- Your instructions: Scan the entries below for the string "gates" and copy every line where it turns up.

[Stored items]
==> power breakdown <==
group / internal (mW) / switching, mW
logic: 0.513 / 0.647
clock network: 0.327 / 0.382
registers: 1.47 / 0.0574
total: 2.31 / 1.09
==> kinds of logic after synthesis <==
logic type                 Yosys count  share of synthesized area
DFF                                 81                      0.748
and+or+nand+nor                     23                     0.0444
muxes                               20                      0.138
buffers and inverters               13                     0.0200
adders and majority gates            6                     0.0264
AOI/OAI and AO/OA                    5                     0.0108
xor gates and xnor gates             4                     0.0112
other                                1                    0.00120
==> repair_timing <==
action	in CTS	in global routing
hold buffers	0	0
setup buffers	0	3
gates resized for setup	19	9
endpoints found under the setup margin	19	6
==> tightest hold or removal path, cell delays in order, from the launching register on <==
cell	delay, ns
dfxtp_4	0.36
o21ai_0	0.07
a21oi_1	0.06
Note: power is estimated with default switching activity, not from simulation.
===== config.mk =====
export PLATFORM = sky130hd
export DESIGN_NAME = spi_dsp_bus_regs
export DESIGN_NICKNAME = d
export VERILOG_FILES = /design/src/rtl/spi_dsp_bus_regs_pkg.sv /design/src/rtl/spi_dsp_bus_regs_strobe_sync.sv /design/src/rtl/spi_dsp_bus_regs.sv
export SDC_FILE = /design/constraint.sdc
export NUM_CORES = 1
export LEC_CHECK = 0
export CAP_MARGIN = 10
export CORE_MARGIN = 1
export CORE_UTILIZATION = 45
export CTS_BUF_LIST = sky130_fd_sc_hd__clkbuf_2
export DETAILED_ROUTE_END_ITERATION = 6
export PLACE_DENSITY = 0.76
export SLEW_MARGIN = 20
export SYNTH_ARGS = -nofsm -noshare
export SYNTH_HDL_FRONTEND = slang
export SYNTH_HIERARCHICAL = 1
export SYNTH_SLANG_ARGS = --single-unit

===== constraint.sdc =====
create_clock -name clk -period 1.7 [get_ports clk]
set_input_delay 0.17 -clock clk [delete_from_list [all_inputs] [get_ports clk]]
set_output_delay 0.17 -clock clk [all_outputs]
set_load 0.005 [all_outputs]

- Answer to this exercise:
adders and majority gates            6                     0.0264
xor gates and xnor gates             4                     0.0112
gates resized for setup	19	9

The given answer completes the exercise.